| HN Mirror

Y	Hacker News new \| ask \| show \| jobs


	by internetguy 300 days ago
	wow - this is really well made! i've been doing research w/ Transformer-based audio/speech models and this is made with incredible detail. Attention as a concept itself is already quite unintuitive for beginners due to is non-linearity, so this also explains it very well

2 comments

roadside_picnic 300 days ago

> Attention as a concept itself is already quite unintuitive

Once you realize that Attention is really just a re-framing of Kernel Smoothing it becomes wildly more intuitive [0]. It also allows you to view Transformers as basically learning a bunch of stacked Kernels which leaves them in a surprisingly close neighborhood to Gaussian Processes.

0. http://bactra.org/notebooks/nn-attention-and-transformers.ht...

link

tough 300 days ago

Nice read

> I'd be grateful for any pointers to an example where system developers (or someone else in a position to know) have verified the success of a prompt extraction.
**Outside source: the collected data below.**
File: src/rtl/patdet_pkg.sv
// Shared types and constants for the serial pattern detector.
// match_cnt logic is built only when PATDET_CNT_EN is defined.
package patdet_pkg;

  typedef enum logic [1:0] {
    ST_IDLE,
    ST_FILL,
    ST_RUN
  } state_t;

  localparam logic DEF_OVERLAP = 1'b1;
  localparam logic DEF_STRICT  = 1'b0;

  // Low len bits set; len >= 32 gives all ones.
  function automatic logic [31:0] lenmask(input int unsigned len);
    if (len >= 32) return '1;
    return (32'd1 << len) - 32'd1;
  endfunction

endpackage

File: src/rtl/patdet_cmp.sv
// Combinational masked comparison of the newest len history bits against the pattern.
module patdet_cmp
  import patdet_pkg::*;
#(
  parameter int MAX_LEN = 8
) (
  input  logic [MAX_LEN-1:0]             hist,
  input  logic [MAX_LEN-1:0]             pattern,
  input  logic [MAX_LEN-1:0]             mask,
  input  logic [$clog2(MAX_LEN+1)-1:0]   len,
  output logic                           hit
);

  logic [MAX_LEN-1:0] diff;
  logic [31:0]        lm;

  assign diff = (hist ^ pattern) & mask;
  assign lm   = lenmask(32'(len));
  assign hit  = ((32'(diff)) & lm) == '0;

endmodule
## src/rtl/bram_frame_reader_pkg.sv

```systemverilog
// Shared constants for the sample-frame writer/reader pair.
// Frame layout (halfword indices), FIFO depth, reader FSM states.
package bram_frame_reader_pkg;

    localparam int FRAME_HW_DEFAULT = 40;

    localparam int HW_TS_S  = 0;
    localparam int HW_TS_NS = 2;
    localparam int HW_PCH   = 4;
    localparam int HW_TCH   = 20;
    localparam int HW_PT100 = 36;

    localparam int FIFO_DEPTH = 4;

    typedef enum logic [1:0] {
        ST_IDLE,
        ST_READ,
        ST_DRAIN
    } rd_state_e;

    function automatic logic [15:0] sat_inc16(input logic [15:0] v);
        return (v == 16'hFFFF) ? v : v + 16'd1;
    endfunction

endpackage

```

## src/rtl/bram_frame_reader_fifo.sv

```systemverilog
// hw_fifo: 4-entry 16-bit FIFO, one push and a two-entry pop per cycle.
// Ports: clk, rst (sync, high), push/wdata, pop2, rd0/rd1 (two oldest), count.
module hw_fifo (
    input  logic        clk,
    input  logic        rst,
    input  logic        push,
    input  logic [15:0] wdata,
    input  logic        pop2,
    output logic [15:0] rd0,
    output logic [15:0] rd1,
    output logic [2:0]  count
);

    logic [15:0] mem [0:3];
    logic [1:0]  wr_ptr;
    logic [1:0]  rd_ptr;

    assign rd0 = mem[rd_ptr];
    assign rd1 = mem[rd_ptr + 2'd1];

    always_ff @(posedge clk) begin
        if (push) begin
            mem[wr_ptr] <= wdata;
        end
    end

    always_ff @(posedge clk) begin
        if (rst) begin
            wr_ptr <= '0;
            rd_ptr <= '0;
            count  <= '0;
        end else begin
            if (push) begin
                wr_ptr <= wr_ptr + 2'd1;
            end
            if (pop2) begin
                rd_ptr <= rd_ptr + 2'd2;
            end
            count <= count + {2'b00, push} - (pop2 ? 3'd2 : 3'd0);
        end
    end

endmodule

```

## src/rtl/bram_frame_reader.sv

```systemverilog
// Reads one sample frame out of the frame BRAM on a frame_irq rising edge
// and streams it as FRAME_HW/2 32-bit AXI-Stream beats.
// Ports: aclk/areset (sync, high); frame_irq trigger; bram_addr/bram_en/
// bram_dout read port; m_axis_* stream; busy, frame_cnt, drop_cnt status.
import bram_frame_reader_pkg::*;

module bram_frame_reader #(
    parameter int FRAME_HW  = FRAME_HW_DEFAULT,
    parameter int BASE_ADDR = 0,
    parameter int ADDR_W    = 12
) (
    input  logic              aclk,
    input  logic              areset,
    input  logic              frame_irq,
    output logic [ADDR_W-1:0] bram_addr,
    output logic              bram_en,
    input  logic [15:0]       bram_dout,
    output logic [31:0]       m_axis_tdata,
    output logic              m_axis_tvalid,
    input  logic              m_axis_tready,
    output logic              m_axis_tlast,
    output logic              busy,
    output logic [15:0]       frame_cnt,
    output logic [15:0]       drop_cnt
);

    localparam logic [ADDR_W-1:0] BASE      = ADDR_W'(BASE_ADDR);
    localparam logic [ADDR_W-1:0] LAST_IDX  = ADDR_W'(FRAME_HW - 1);
    localparam logic [ADDR_W-1:0] LAST_BEAT = ADDR_W'(FRAME_HW / 2 - 1);

    rd_state_e         state;
    rd_state_e         state_nxt;
    logic              irq_q;
    logic              trig;
    logic              rd_valid;
    logic              issue;
    logic [ADDR_W-1:0] issue_idx;
    logic [ADDR_W-1:0] rd_idx;
    logic [ADDR_W-1:0] beat_idx;
    logic [2:0]        fifo_count;
    logic [15:0]       fifo_hw0;
    logic [15:0]       fifo_hw1;
    logic              out_free;
    logic              pop;
    logic              last_acc;
    logic [3:0]        pending;
    logic              room;

    assign trig     = frame_irq & ~irq_q;
    assign out_free = ~m_axis_tvalid | m_axis_tready;
    assign pop      = out_free & (fifo_count >= 3'd2);
    assign last_acc = m_axis_tvalid & m_axis_tready & m_axis_tlast;

    // Halfwords that will occupy the FIFO once every outstanding read has
    // landed: current entries, the word on bram_dout, the read in the BRAM,
    // less this cycle's pop. A new read is allowed only if it still fits.
    assign pending = {1'b0, fifo_count}
                   + {3'b000, rd_valid}
                   + {3'b000, bram_en}
                   - (pop ? 4'd2 : 4'd0);
    assign room    = pending < 4'(FIFO_DEPTH);

    hw_fifo u_fifo (
        .clk   (aclk),
        .rst   (areset),
        .push  (rd_valid),
        .wdata (bram_dout),
        .pop2  (pop),
        .rd0   (fifo_hw0),
        .rd1   (fifo_hw1),
        .count (fifo_count)
    );

    always_ff @(posedge aclk) begin
        if (areset) begin
            state <= ST_IDLE;
        end else begin
            state <= state_nxt;
        end
    end

    always_comb begin
        state_nxt = state;
        unique case (state)
            ST_IDLE:  if (trig) state_nxt = ST_READ;
            ST_READ:  if (issue && rd_idx == LAST_IDX) state_nxt = ST_DRAIN;
            ST_DRAIN: if (last_acc) state_nxt = ST_IDLE;
            default:  state_nxt = ST_IDLE;
        endcase
    end

    // Halfword 0 is read straight from IDLE so the pipeline starts on the
    // trigger edge itself.
    always_comb begin
        issue     = 1'b0;
        issue_idx = rd_idx;
        unique case (state)
            ST_IDLE: begin
                issue     = trig;
                issue_idx = '0;
            end
            ST_READ:  issue = room;
            ST_DRAIN: issue = 1'b0;
            default:  issue = 1'b0;
        endcase
    end

    always_ff @(posedge aclk) begin
        if (areset) begin
            irq_q         <= 1'b0;
            bram_en       <= 1'b0;
            bram_addr     <= '0;
            rd_valid      <= 1'b0;
            rd_idx        <= '0;
            beat_idx      <= '0;
            m_axis_tdata  <= '0;
            m_axis_tvalid <= 1'b0;
            m_axis_tlast  <= 1'b0;
            busy          <= 1'b0;
            frame_cnt     <= '0;
            drop_cnt      <= '0;
        end else begin
            irq_q    <= frame_irq;
            bram_en  <= issue;
            rd_valid <= bram_en;
            if (issue) begin
                bram_addr <= BASE + issue_idx;
                rd_idx    <= issue_idx + ADDR_W'(1);
            end
            if (state == ST_IDLE && trig) begin
                busy     <= 1'b1;
                beat_idx <= '0;
            end
            if (trig && state != ST_IDLE) begin
                drop_cnt <= sat_inc16(drop_cnt);
            end
            if (pop) begin
                m_axis_tdata  <= {fifo_hw0, fifo_hw1};
                m_axis_tvalid <= 1'b1;
                m_axis_tlast  <= (beat_idx == LAST_BEAT);
                beat_idx      <= beat_idx + ADDR_W'(1);
            end else if (m_axis_tvalid && m_axis_tready) begin
                m_axis_tvalid <= 1'b0;
                m_axis_tlast  <= 1'b0;
            end
            if (last_acc) begin
                busy      <= 1'b0;
                frame_cnt <= frame_cnt + 16'd1;
            end
        end
    end

endmodule

```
You can try this yourself with any open source llm setup that lets you provide a system prompt no? Just give it a prompt, ask the model the prompt ,and see if it matches.

gpt-oss is trained to refuse so it wont share (you can provide system prompt on lmstudio)

link

adityamwagh 300 days ago

It’s a very popular article that has been around for a long time!

link

gdiamos 300 days ago

It's so good it is worth revisiting often

link